Stored data:
···

This is an optimization exercise on Yosys and OpenROAD, whose aim is small area, not a production implementation.
The RTL was checked by simulation tests, not by an equivalence proof against the original design.
Power figures rest on the tool's default switching activity, not on a simulated workload.

== job 3453 ==
## router_top_module
module router_top_module (
    input clock,
    input resetn,
    input packet_valid,
    input [7:0] data_in,
    input [2:0] read_en,
    output [7:0] data_out_0,
    output [7:0] data_out_1,
    output [7:0] data_out_2,
    output [2:0] valid_out,
    output error,
    output busy
);
clock: 5.0 ns
lec_check: 0
cap_margin: 20
core_margin: 2
core_utilization: 40
slew_margin: 20
synth_hierarchical: 1
standard.sh (not shown) runs the stock make flow with config.mk's settings and CLKGATE_MAP_FILE= SYNTH_SCRIPT=/design/flow/synth_recipe.tcl, a recipe that flattens the netlist after the stock synthesis.
==> flow/flow/run.sh <==
#!/bin/bash
# Layout: the standard flow, with clock tree synthesis told not to add
# dummy loads and to build the tree from clkbuf_8 cells.
set -euo pipefail
export CTS_ARGS="-sink_clustering_enable -repair_clock_nets -dont_use_dummy_load -buf_list sky130_fd_sc_hd__clkbuf_8 -sink_clustering_size 18 -sink_clustering_max_diameter 50"
bash standard.sh finish > flow_standard.log 2>&1
Job 3453 finished every step from synthesis to the final layout, and the layout passed the timing, DRC and antenna checks.
Modified inputs, job 3732 compared to job 3453
Settings: SYNTH_HIERARCHICAL removed (was 1).
==> flow/flow/run.sh <==
#!/bin/bash
# Layout: the standard flow, with clock tree synthesis told not to add
# dummy loads and to build the tree from clkbuf_8 cells; synthesis buffers
# removed at floorplan, ports buffered with buf_1, and gates off the critical
# paths downsized after global routing.
set -euo pipefail
export CTS_ARGS="-sink_clustering_enable -repair_clock_nets -dont_use_dummy_load -buf_list sky130_fd_sc_hd__clkbuf_8 -sink_clustering_size 18 -sink_clustering_max_diameter 50"
export REMOVE_ABC_BUFFERS=1
export BUFFER_PORTS_ARGS="-buffer_cell sky130_fd_sc_hd__buf_1"
export RECOVER_POWER=100
bash standard.sh finish > flow_standard.log 2>&1
Results
- In job 3732, the count of TritonRoute iterations in the first routing pass came out 1 above the value in job 3453.
- [job 3732] area of the die fell 940 um2 relative to job 3453
- Job 3453 and job 3732 ended up with roughly the same share of the synthesized netlist area taken by xor and xnor gates.
- Summary — global-route usage, job 3732 relative to job 3453: higher, by 0.51 points.
- Delta (job 3732 minus job 3453): via count moved up; area after synthesis went down.
- Share of the clock period used by the worst path after layout in job 3732 is 5.7 points higher than in job 3453
- Going from job 3453 to job 3732, the final total power was found to have gone down by 4.4%.
- Job 3732 vs. job 3453: HPWL after detailed placement rose by 1.0%, number of diodes fell by 2.
- Ran to the end and failed final checks on capacitance limit, slew limit: job 3732.
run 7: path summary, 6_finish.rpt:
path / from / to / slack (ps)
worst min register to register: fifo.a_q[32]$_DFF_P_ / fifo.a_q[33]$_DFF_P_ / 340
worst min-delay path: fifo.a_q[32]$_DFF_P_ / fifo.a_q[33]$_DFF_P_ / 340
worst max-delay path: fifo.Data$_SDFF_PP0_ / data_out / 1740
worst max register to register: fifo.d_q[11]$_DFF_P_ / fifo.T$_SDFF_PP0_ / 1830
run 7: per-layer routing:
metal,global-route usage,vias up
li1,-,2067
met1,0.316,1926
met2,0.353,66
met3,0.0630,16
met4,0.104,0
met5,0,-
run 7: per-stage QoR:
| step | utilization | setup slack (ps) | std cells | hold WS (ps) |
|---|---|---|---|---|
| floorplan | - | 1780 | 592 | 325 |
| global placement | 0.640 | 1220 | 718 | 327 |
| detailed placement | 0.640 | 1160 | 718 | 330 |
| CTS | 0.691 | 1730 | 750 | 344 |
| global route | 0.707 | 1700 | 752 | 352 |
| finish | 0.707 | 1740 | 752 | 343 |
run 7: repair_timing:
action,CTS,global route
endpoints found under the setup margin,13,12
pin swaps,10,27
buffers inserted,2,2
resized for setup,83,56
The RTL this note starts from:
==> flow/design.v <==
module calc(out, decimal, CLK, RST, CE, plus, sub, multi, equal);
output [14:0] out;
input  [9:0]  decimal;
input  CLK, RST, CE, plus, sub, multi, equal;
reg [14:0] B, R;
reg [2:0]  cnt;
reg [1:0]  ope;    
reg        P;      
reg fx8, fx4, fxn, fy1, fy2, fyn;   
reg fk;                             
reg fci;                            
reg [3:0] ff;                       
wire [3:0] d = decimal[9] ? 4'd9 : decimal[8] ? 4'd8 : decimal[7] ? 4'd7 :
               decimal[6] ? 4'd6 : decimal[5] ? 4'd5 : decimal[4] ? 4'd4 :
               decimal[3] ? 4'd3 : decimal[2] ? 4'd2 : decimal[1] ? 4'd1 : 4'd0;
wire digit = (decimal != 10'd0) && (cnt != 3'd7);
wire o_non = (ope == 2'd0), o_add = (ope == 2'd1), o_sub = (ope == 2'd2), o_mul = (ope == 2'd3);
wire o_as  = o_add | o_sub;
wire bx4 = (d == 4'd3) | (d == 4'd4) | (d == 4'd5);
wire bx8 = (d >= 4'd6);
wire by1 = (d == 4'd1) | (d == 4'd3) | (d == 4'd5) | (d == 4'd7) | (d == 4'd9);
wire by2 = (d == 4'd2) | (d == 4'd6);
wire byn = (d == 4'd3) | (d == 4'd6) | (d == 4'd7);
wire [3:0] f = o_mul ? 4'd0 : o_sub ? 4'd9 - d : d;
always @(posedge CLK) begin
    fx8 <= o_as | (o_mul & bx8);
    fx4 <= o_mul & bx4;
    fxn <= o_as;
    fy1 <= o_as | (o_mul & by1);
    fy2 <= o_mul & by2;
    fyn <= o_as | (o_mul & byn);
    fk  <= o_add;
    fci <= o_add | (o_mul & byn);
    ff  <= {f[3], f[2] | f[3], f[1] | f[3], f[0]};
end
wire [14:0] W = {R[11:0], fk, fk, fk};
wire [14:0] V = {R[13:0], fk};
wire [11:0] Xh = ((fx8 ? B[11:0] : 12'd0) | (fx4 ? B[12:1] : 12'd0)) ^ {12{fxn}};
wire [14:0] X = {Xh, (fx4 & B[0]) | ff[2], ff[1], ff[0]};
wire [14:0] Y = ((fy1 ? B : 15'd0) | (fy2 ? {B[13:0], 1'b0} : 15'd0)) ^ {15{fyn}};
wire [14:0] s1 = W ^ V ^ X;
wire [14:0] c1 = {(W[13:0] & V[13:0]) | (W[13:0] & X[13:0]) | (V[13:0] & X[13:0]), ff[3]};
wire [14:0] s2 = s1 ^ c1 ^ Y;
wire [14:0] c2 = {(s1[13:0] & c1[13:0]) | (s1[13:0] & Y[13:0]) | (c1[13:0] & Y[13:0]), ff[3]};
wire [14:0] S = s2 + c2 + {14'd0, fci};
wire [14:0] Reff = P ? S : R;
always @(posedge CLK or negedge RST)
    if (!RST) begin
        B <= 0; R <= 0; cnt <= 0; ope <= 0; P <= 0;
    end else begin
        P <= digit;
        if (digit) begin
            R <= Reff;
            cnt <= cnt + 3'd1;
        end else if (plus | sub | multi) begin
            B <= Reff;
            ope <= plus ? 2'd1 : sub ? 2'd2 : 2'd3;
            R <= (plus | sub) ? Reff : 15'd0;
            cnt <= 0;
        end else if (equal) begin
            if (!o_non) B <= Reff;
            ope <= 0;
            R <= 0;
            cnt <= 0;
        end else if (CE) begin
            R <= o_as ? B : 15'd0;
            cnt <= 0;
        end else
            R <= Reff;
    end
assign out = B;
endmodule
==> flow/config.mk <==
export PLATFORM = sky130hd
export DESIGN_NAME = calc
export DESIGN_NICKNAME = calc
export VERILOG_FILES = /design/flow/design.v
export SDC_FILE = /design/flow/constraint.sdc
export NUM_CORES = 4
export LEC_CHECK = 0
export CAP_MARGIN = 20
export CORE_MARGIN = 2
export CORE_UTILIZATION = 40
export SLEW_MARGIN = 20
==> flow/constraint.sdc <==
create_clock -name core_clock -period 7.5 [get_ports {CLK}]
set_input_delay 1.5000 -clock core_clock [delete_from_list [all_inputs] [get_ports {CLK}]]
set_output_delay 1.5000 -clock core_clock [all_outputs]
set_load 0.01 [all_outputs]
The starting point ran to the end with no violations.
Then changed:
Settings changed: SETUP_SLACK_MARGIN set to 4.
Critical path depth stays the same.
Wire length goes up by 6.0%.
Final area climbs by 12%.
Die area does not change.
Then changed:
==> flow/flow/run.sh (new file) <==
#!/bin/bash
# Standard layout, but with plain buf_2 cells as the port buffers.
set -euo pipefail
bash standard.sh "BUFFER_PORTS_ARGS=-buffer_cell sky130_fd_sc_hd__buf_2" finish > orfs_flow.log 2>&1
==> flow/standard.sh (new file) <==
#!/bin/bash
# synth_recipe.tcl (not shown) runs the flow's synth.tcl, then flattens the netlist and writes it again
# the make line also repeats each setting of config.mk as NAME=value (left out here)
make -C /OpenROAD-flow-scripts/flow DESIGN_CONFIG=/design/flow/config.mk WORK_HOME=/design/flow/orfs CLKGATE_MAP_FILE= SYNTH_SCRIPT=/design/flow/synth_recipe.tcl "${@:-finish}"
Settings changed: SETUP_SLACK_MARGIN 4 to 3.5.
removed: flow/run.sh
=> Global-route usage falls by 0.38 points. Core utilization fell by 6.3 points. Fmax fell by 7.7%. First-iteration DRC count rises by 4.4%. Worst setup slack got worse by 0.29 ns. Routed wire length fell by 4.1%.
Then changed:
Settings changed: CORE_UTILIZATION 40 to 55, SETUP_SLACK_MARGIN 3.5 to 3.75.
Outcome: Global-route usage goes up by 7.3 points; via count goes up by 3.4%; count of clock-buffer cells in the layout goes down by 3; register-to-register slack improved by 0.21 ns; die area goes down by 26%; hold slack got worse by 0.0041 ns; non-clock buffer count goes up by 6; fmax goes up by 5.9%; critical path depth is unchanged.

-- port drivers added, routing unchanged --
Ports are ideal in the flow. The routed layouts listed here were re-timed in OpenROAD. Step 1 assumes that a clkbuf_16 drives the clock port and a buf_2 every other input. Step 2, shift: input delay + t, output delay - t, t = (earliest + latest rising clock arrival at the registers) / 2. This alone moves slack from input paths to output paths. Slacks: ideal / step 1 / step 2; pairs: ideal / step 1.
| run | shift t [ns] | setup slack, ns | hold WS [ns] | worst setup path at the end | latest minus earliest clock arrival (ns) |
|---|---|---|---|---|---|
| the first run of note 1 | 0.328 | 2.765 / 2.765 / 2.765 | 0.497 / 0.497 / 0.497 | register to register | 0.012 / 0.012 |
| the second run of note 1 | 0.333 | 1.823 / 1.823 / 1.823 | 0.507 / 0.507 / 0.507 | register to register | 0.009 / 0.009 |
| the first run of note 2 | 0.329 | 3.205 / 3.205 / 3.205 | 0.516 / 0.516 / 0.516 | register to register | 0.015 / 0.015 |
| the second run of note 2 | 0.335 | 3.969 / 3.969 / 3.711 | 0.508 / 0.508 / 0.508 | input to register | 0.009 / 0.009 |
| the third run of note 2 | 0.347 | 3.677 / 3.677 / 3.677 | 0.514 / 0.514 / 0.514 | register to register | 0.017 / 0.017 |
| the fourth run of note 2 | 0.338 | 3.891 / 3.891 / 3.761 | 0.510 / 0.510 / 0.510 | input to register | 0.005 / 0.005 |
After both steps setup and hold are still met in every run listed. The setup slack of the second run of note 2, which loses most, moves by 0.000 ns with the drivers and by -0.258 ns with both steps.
This design comes from an exercise in tuning for small area and a short achievable clock period on the open sky130 flow, not from production work. At most, simulation tests tie the RTL to the original design; equivalence was not proved. No activity file was given, so power comes from the tool's default toggle rates.

==> flow/design.v <==
module npu (
    input               clk,
    input               reset,
    input               cov,
    input  [23:0]       data,
    input  [23:0]       wt,
    output logic [71:0] mmu_out,
    output logic [15:0] conv_out,
    output logic        conv_fin
);
    logic [23:0] rD, rW;           
    logic        fin;              
    logic        rk2;              
    logic        kw;               
    wire         rk = ~fin;        
    always_ff @(posedge clk) begin
        rD  <= data;
        rW  <= wt;
        fin <= ~reset;
        rk2 <= rk;
        kw  <= reset | rk | rk2;
    end
    assign conv_fin = fin;
    logic [7:0]  A1;               
    logic [9:0]  S, S1, S2;        
    logic [23:0] W1, W2;           
    logic [17:0] m0, m1, m2;
    always_ff @(posedge clk) begin
        A1 <= (reset | rk) ? 8'd0 : rD[7:0];
        S  <= A1 + (rk ? 8'd0 : rD[15:8]) + data[23:16];
        S1 <= S;
        S2 <= S1;
        W1 <= rW;
        W2 <= W1;
    end
    wire [7:0] w0 = kw ? 8'd0 : W2[7:0];
    wire [7:0] w1 = kw ? 8'd0 : W2[15:8];
    wire [7:0] w2 = kw ? 8'd0 : W2[23:16];
    always_ff @(posedge clk) begin
        m0 <= w0 * S;
        m1 <= w1 * S1;
        m2 <= w2 * S2;
    end
    assign mmu_out = {6'd0, m2, 6'd0, m1, 6'd0, m0};
    logic [1:0]  cnt;
    logic        v, v1, v2;
    logic [15:0] P0, P1, P2, P3, P4, P5, P6, P7, P8;
    always_ff @(posedge clk) begin
        if (reset | ~cov) begin
            cnt <= 2'd0;
            v   <= 1'b0;
        end else if (!v) begin
            cnt <= cnt + 2'd1;
            if (cnt == 2'd3) v <= 1'b1;
        end
        v1 <= v & ~reset;
        v2 <= v1;
    end
    wire [15:0] pa = rD[23:16] * rW[23:16];
    wire [15:0] pb = rD[15:8]  * rW[15:8];
    wire [15:0] pc = rD[7:0]   * rW[7:0];
    wire        ld = cov & ~v;
    always_ff @(posedge clk) begin
        if (ld && cnt == 2'd1) begin P6 <= pa; P7 <= pb; P8 <= pc; end
        if (ld && cnt == 2'd2) begin P3 <= pa; P4 <= pb; P5 <= pc; end
        if (ld && cnt == 2'd3) begin P0 <= pa; P1 <= pb; P2 <= pc; end
    end
    logic [15:0] q1, q2, q3, q4, q5, q6, q7, q8;
    wire  [15:0] q0 = v2 ? P0 : 16'd0;
    always_ff @(posedge clk) begin
        q1 <= rk ? 16'd0 : q0 + (v1 ? P1 : 16'd0);
        q2 <= rk ? 16'd0 : q1 + (v1 ? P2 : 16'd0);
        q3 <= rk ? 16'd0 : q2 + (v1 ? P3 : 16'd0);
        q4 <= rk ? 16'd0 : q3 + (v1 ? P4 : 16'd0);
        q5 <= rk ? 16'd0 : q4 + (v1 ? P5 : 16'd0);
        q6 <= rk ? 16'd0 : q5 + (v1 ? P6 : 16'd0);
        q7 <= rk ? 16'd0 : q6 + (v1 ? P7 : 16'd0);
        q8 <= rk ? 16'd0 : q7 + (v1 ? P8 : 16'd0);
    end
    assign conv_out = q8;
endmodule
Settings: LEC_CHECK=0, ABC_CLOCK_PERIOD_IN_PS=3000, CAP_MARGIN=20, CORE_MARGIN=2, CORE_UTILIZATION=40, PLACE_DENSITY=0.6, SETUP_SLACK_MARGIN=2.5, SLEW_MARGIN=20; clock period 5.5 ns.
run.sh (not shown) runs the stock make flow with config.mk's settings and CLKGATE_MAP_FILE= SYNTH_SCRIPT=/design/flow/synth_recipe.tcl, a recipe that flattens the netlist after the stock synthesis.
==> next run, changes <==
Settings changed: ABC_CLOCK_PERIOD_IN_PS 3000 to not set, SETUP_SLACK_MARGIN 2.5 to not set.
The changed run completed without violations.
Power falls by about 13%.
Sequential power stays flat.
Global-route usage shrinks by 0.92 points.
Area after synthesis stays the same.
Final cell count came out lower by about 3.3%.
Core utilization drops by 4.2 points.
Sequential cell count stays the same.
No functional check of the RTL was part of any run of this note.

== red ==
Another version of the RTL of npu (not shown whole).
Size: about 3,500 cells after synthesis.
clock: 5.5 ns
lec_check: 0
cap_margin: 20
core_margin: 2
core_utilization: 40
place_density: 0.6
setup_slack_margin: 2.8
slew_margin: 20
tns_end_percent: 1
red: no failed stages, no open violations at the end
### red -> blue
- CTS_CLUSTER_SIZE now 30, previously not set
- SETUP_SLACK_MARGIN now 3.0, was 2.8
- CTS_CLUSTER_DIAMETER now 120, previously not set
- TNS_END_PERCENT now 5, was 1
==> flow/flow/run.sh (new file) <==
#!/bin/bash
# Own flow: the standard layout (standard.sh, all steps, standard synthesis),
# with one change: the port buffers that global placement inserts on every input
# and output are buf_2 cells instead of the resizer's default pick (a 0.5 ns delay
# buffer). The whole make output goes to standard.log in this folder; ORFS keeps
# each step's own log under orfs/logs/.
set -euo pipefail
export BUFFER_PORTS_ARGS="-buffer_cell sky130_fd_sc_hd__buf_2"
bash standard.sh > standard.log 2>&1
==> flow/standard.sh (new file) <==
#!/bin/bash
# synth_recipe.tcl (not shown) runs the flow's synth.tcl, then flattens the netlist and writes it again
# the make line also repeats each setting of config.mk as NAME=value (left out here)
make -C /OpenROAD-flow-scripts/flow DESIGN_CONFIG=/design/flow/config.mk WORK_HOME=/design/flow/orfs CLKGATE_MAP_FILE= SYNTH_SCRIPT=/design/flow/synth_recipe.tcl "${@:-finish}"
removed: flow/run.sh
[summary]
Taking blue over red, the buffer count excluding the clock tree in the final layout ratio works out to 1.3.
First-iteration DRC count ended up about 5% higher on blue than on red.
blue completed; timing, DRC and antenna clean
Area of combinational cells with multiple inputs grows by a few percent when moving from red to blue.
blue — delay of the slowest cell on the worst path 160 ps higher, red as reference
Compared with red, blue shows clock period minus worst slack lower by 38 ps.
Between blue and red, the clock skew figures differ only marginally.
A highest signal layer in the routed design of met4 is what red shows, while met5 belongs to blue.
A critical path class of primary input to flip-flop is what red shows, while flip-flop to flip-flop belongs to blue.
### blue -> green
- clearing CTS_CLUSTER_DIAMETER, which used to be 120
- clearing CTS_CLUSTER_SIZE, which used to be 30
==> flow/run.sh (new file) <==
#!/bin/bash
# synth_recipe.tcl (not shown) runs the flow's synth.tcl, then flattens the netlist and writes it again
# the make line also repeats each setting of config.mk as NAME=value (left out here)
make -C /OpenROAD-flow-scripts/flow DESIGN_CONFIG=/design/flow/config.mk WORK_HOME=/design/flow/orfs CLKGATE_MAP_FILE= SYNTH_SCRIPT=/design/flow/synth_recipe.tcl finish
removed: flow/flow/run.sh
removed: flow/standard.sh
Findings:
- Diff blue -> green | via count of the first global-routing pass | increase of 773
- The logic gate share of total power in green was lower than what blue gave.
- Row register share of total power: green lower / blue higher
- Sort green and blue by arrival time reported for the critical path endpoint, descending, and blue comes first.
- Final hold slack was higher in blue than in green.
- Diff blue -> green: number of buffer and inverter instances along the worst setup path -1, cell area now sits higher.
- Side by side, met1 usage in global routing turned out higher in green than in blue.
- In the reports for green and blue, the larger areal power density over the cells belongs to green.
- Diff blue -> green: internal portion of total power moved up; total power climbed about 20%.
Relative to green, the following input files were edited for orange:
- setting CTS_CLUSTER_DIAMETER to 100 for the first time
- setting CTS_CLUSTER_SIZE to 20 for the first time
==> flow/flow/run.sh (new file) <==
#!/bin/bash
# Own flow: the standard layout (standard.sh, all steps, standard synthesis),
# with one change: the port buffers that global placement inserts on every input
# and output are buf_2 cells instead of the resizer's default pick (a 0.5 ns delay
# buffer). The whole make output goes to standard.log in this folder; ORFS keeps
# each step's own log under orfs/logs/.
set -euo pipefail
export BUFFER_PORTS_ARGS="-buffer_cell sky130_fd_sc_hd__buf_2"
bash standard.sh > standard.log 2>&1
==> flow/standard.sh (new file) <==
#!/bin/bash
# synth_recipe.tcl (not shown) runs the flow's synth.tcl, then flattens the netlist and writes it again
# the make line also repeats each setting of config.mk as NAME=value (left out here)
make -C /OpenROAD-flow-scripts/flow DESIGN_CONFIG=/design/flow/config.mk WORK_HOME=/design/flow/orfs CLKGATE_MAP_FILE= SYNTH_SCRIPT=/design/flow/synth_recipe.tcl "${@:-finish}"
removed: flow/run.sh
## What came out
- Delta (orange minus green): clock share of power -8.7 points; final-layout fill cell count +about 3%; number of antenna cells inserted -1; area taken by multi-input logic gates -240 um^2; combinational fraction of design power +3.2 points.
- Delta (orange minus green): post-route standard cell area excluding fillers went down about 5%; static power due to leakage dropped 0.60 nW.
- green | stages: all done | timing, DRC, antenna: all pass
- Having completed the whole flow, orange delivered a layout that passed the timing, DRC and antenna checks.

## oak
Starting RTL as in the previous note.
make LEC_CHECK=0 CAP_MARGIN=20 CORE_MARGIN=2 CORE_UTILIZATION=40 CTS_CLUSTER_DIAMETER=100 CTS_CLUSTER_SIZE=24 PLACE_DENSITY=0.6 SETUP_SLACK_MARGIN=3.0 SLEW_MARGIN=20 TNS_END_PERCENT=5 finish   # period 5.5 ns
Stock flow here: none of the scripts above is used.
oak went all the way through the flow, and no timing, DRC or antenna check failed.
For pine, these inputs were changed with respect to oak:
- changing CTS_CLUSTER_SIZE from 24 to 20
- changing PLACE_DENSITY from 0.6 to 0.7
- changing CORE_UTILIZATION from 40 to 50
==> flow/flow/run.sh (new file) <==
#!/bin/bash
# Own flow: the standard layout (standard.sh, all steps, standard synthesis),
# with one change: the port buffers that global placement inserts on every input
# and output are buf_2 cells instead of the resizer's default pick (a 0.5 ns delay
# buffer). The whole make output goes to standard.log in this folder; ORFS keeps
# each step's own log under orfs/logs/.
set -euo pipefail
export BUFFER_PORTS_ARGS="-buffer_cell sky130_fd_sc_hd__buf_2"
bash standard.sh > standard.log 2>&1
==> flow/standard.sh (new file) <==
#!/bin/bash
# synth_recipe.tcl (not shown) runs the flow's synth.tcl, then flattens the netlist and writes it again
# the make line also repeats each setting of config.mk as NAME=value (left out here)
make -C /OpenROAD-flow-scripts/flow DESIGN_CONFIG=/design/flow/config.mk WORK_HOME=/design/flow/orfs CLKGATE_MAP_FILE= SYNTH_SCRIPT=/design/flow/synth_recipe.tcl "${@:-finish}"
removed: flow/run.sh
## What came out
From oak to pine the numbers moved as follows: weighted congestion reported at the end of routability-driven placement has increased; clock latency on the worst-skew pair has remained practically unchanged; wire length of the first global-routing pass has decreased. pine completed every stage of the flow, and the final layout passed the timing, DRC and antenna checks. oak ended up with U0[3] as its startpoint of the most critical setup path; pine ended up with U0[6]. Of pine and oak, it is pine that has the lower worst hold slack. Measured against pine, the non-clock buffer count of oak comes out at 1.18 times the reference value. Die outline area of pine falls short of that of oak by more than 10%. Compared pine vs oak, and total power is down in pine.
Setup changes, pine to birch
- clearing CTS_CLUSTER_DIAMETER, which used to be 100
- swapping 0.7 for 0.6 in PLACE_DENSITY
- clearing TNS_END_PERCENT, which used to be 5
- clearing CTS_CLUSTER_SIZE, which used to be 20
- swapping 50 for 40 in CORE_UTILIZATION
==> flow/run.sh (new file) <==
#!/bin/bash
# synth_recipe.tcl (not shown) runs the flow's synth.tcl, then flattens the netlist and writes it again
# the make line also repeats each setting of config.mk as NAME=value (left out here)
make -C /OpenROAD-flow-scripts/flow DESIGN_CONFIG=/design/flow/config.mk WORK_HOME=/design/flow/orfs CLKGATE_MAP_FILE= SYNTH_SCRIPT=/design/flow/synth_recipe.tcl finish
removed: flow/flow/run.sh
removed: flow/standard.sh
Results
- Each of the runs, namely birch and pine, reached the end of the flow and came out clean.
- In the flow results for birch and pine, the cell count after placement is larger on birch.
- Between pine and birch, the flow reports final wirelength increasing by more than 10%.
- Critical path data arrival time down 0.02 ns in birch wrt pine
- The H-tree level count in birch was higher than what pine gave.
- Count of plain and timing-repair buffers in the layout went up by more than half going from pine to birch.
- birch vs. pine: area of all placed cells without fillers moved up, placed standard-cell area went up about 4.7%.
- STATUS post-detailed-placement half-perimeter wirelength: birch loses against pine
Here is what was changed in the inputs of maple compared with birch.
- TNS_END_PERCENT now 5, previously not set
- CTS_CLUSTER_SIZE now 24, previously not set
- CTS_CLUSTER_DIAMETER now 100, previously not set
==> flow/flow/run.sh (new file) <==
#!/bin/bash
# Own flow: the standard layout (standard.sh, all steps, standard synthesis),
# with one change: the port buffers that global placement inserts on every input
# and output are buf_1 cells instead of the resizer's default pick (a 0.5 ns delay
# buffer). The whole make output goes to standard.log in this folder; ORFS keeps
# each step's own log under orfs/logs/.
set -euo pipefail
export BUFFER_PORTS_ARGS="-buffer_cell sky130_fd_sc_hd__buf_1"
bash standard.sh > standard.log 2>&1
==> flow/standard.sh (new file) <==
#!/bin/bash
# synth_recipe.tcl (not shown) runs the flow's synth.tcl, then flattens the netlist and writes it again
# the make line also repeats each setting of config.mk as NAME=value (left out here)
make -C /OpenROAD-flow-scripts/flow DESIGN_CONFIG=/design/flow/config.mk WORK_HOME=/design/flow/orfs CLKGATE_MAP_FILE= SYNTH_SCRIPT=/design/flow/synth_recipe.tcl "${@:-finish}"
removed: flow/run.sh
==> notes.md <==
- maple: flow completed, timing, DRC and antenna clean
- [diff] post-route worst setup slack, maple relative to birch: regression
- Between maple and birch, it is maple whose worst setup slack for register-to-register paths is lower, by 0.04 ns.
- Higher count of instances resized after the clock tree is built goes to birch over maple.
- Diff maple..birch | portion of netlist area occupied by mux cells | negligible
- Cmp maple vs birch: relative area change from synthesis to final layout lower in maple
- [compare] base=birch new=maple: sequential power held; proportion of cell area occupied by registers higher.
- maple vs birch — post-route cell area dropped by more than 10%
- Cmp maple and birch / final hold slack / lower: birch

-- static timing again, ports no longer ideal --
How much do the figures lean on ideal ports? The routed layouts below were timed once more, with nothing changed but the port constraints.
Step 1, drivers: a clkbuf_16 drives clk and a buf_2 each remaining input, both assumed.
Step 2 also shifts input and output timing later by t, the mid clock arrival at the registers, as if the neighbouring blocks saw the same clock.
Three values: ideal ports, drivers, drivers and shift; two values: the first two.
run | t (ns) | setup WS [ns] | worst setup path after step 2 | latest minus earliest clock arrival (ns) | worst register clock-pin slew, ns
the first run of note 1 | 0.675 | 0.644 / 0.644 / 0.644 | register to register | 0.018 / 0.018 | 0.07 / 0.07
the second run of note 1 | 0.684 | 0.309 / 0.309 / 0.309 | register to register | 0.024 / 0.024 | 0.07 / 0.07
red | 0.674 | 2.344 / 2.370 / 1.696 | input to register | 0.020 / 0.020 | 0.07 / 0.07
blue | 0.673 | 2.382 / 2.382 / 1.883 | input to register | 0.022 / 0.022 | 0.12 / 0.12
green | 0.672 | 2.403 / 2.403 / 1.968 | input to register | 0.037 / 0.036 | 0.06 / 0.06
orange | 0.638 | 2.418 / 2.418 / 1.952 | input to register | 0.027 / 0.028 | 0.09 / 0.09
oak | 0.645 | 2.404 / 2.404 / 1.951 | input to register | 0.037 / 0.038 | 0.10 / 0.10
pine | 0.642 | 2.357 / 2.357 / 1.795 | input to register | 0.027 / 0.028 | 0.09 / 0.09
birch | 0.678 | 2.446 / 2.446 / 2.081 | input to register | 0.020 / 0.020 | 0.06 / 0.06
maple | 0.645 | 2.403 / 2.403 / 1.802 | input to register | 0.041 / 0.041 | 0.10 / 0.10
After both steps setup and hold are still met in every run listed. For red, which loses most, drivers alone change the setup slack by +0.026 ns; drivers and shift together by -0.648 ns.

···

**HOW TO COMPLETE THIS TASK:**
The lines above from the one with "reg fx8, fx4, fxn, fy1, fy2, fyn;" through the one with "wire by1 = (d" are to be duplicated exactly, ends included, with nothing added.

**ANSWER AREA:**
reg fx8, fx4, fxn, fy1, fy2, fyn;   
reg fk;                             
reg fci;                            
reg [3:0] ff;                       
wire [3:0] d = decimal[9] ? 4'd9 : decimal[8] ? 4'd8 : decimal[7] ? 4'd7 :
               decimal[6] ? 4'd6 : decimal[5] ? 4'd5 : decimal[4] ? 4'd4 :
               decimal[3] ? 4'd3 : decimal[2] ? 4'd2 : decimal[1] ? 4'd1 : 4'd0;
wire digit = (decimal != 10'd0) && (cnt != 3'd7);
wire o_non = (ope == 2'd0), o_add = (ope == 2'd1), o_sub = (ope == 2'd2), o_mul = (ope == 2'd3);
wire o_as  = o_add | o_sub;
wire bx4 = (d == 4'd3) | (d == 4'd4) | (d == 4'd5);
wire bx8 = (d >= 4'd6);
wire by1 = (d == 4'd1) | (d == 4'd3) | (d == 4'd5) | (d == 4'd7) | (d == 4'd9);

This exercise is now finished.